*** Block opens ***

Background: an optimization exercise with open tools, aiming at small area, a short achievable clock period and few clock cycles. Do not read the settings as production practice.
The RTL was checked by simulation tests, not by an equivalence proof against the original design.
Power and IR drop assume default switching activity.

==> flow/flow/run.sh <==
#!/bin/bash
set -euo pipefail
bash standard.sh SETUP_SLACK_MARGIN=5.3 finish > flow_make.log 2>&1
==> flow/config.mk <==
export PLATFORM = sky130hd
export DESIGN_NAME = top
export DESIGN_NICKNAME = top
export VERILOG_FILES = /design/flow/design.v
export SDC_FILE = /design/flow/constraint.sdc
export NUM_CORES = 4
export LEC_CHECK = 0
export CAP_MARGIN = 20
export CORE_MARGIN = 2
export CORE_UTILIZATION = 45
export CTS_CLUSTER_DIAMETER = 100
export CTS_CLUSTER_SIZE = 28
export SLEW_MARGIN = 20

*** Block closes ***

▶ [Problem description] Reproduce, word for word, every line starting at the line that contains "Power and IR" and ending with the final line of the entries.

▶ [Task result]
Power and IR drop assume default switching activity.

==> flow/flow/run.sh <==
#!/bin/bash
set -euo pipefail
bash standard.sh SETUP_SLACK_MARGIN=5.3 finish > flow_make.log 2>&1
==> flow/config.mk <==
export PLATFORM = sky130hd
export DESIGN_NAME = top
export DESIGN_NICKNAME = top
export VERILOG_FILES = /design/flow/design.v
export SDC_FILE = /design/flow/constraint.sdc
export NUM_CORES = 4
export LEC_CHECK = 0
export CAP_MARGIN = 20
export CORE_MARGIN = 2
export CORE_UTILIZATION = 45
export CTS_CLUSTER_DIAMETER = 100
export CTS_CLUSTER_SIZE = 28
export SLEW_MARGIN = 20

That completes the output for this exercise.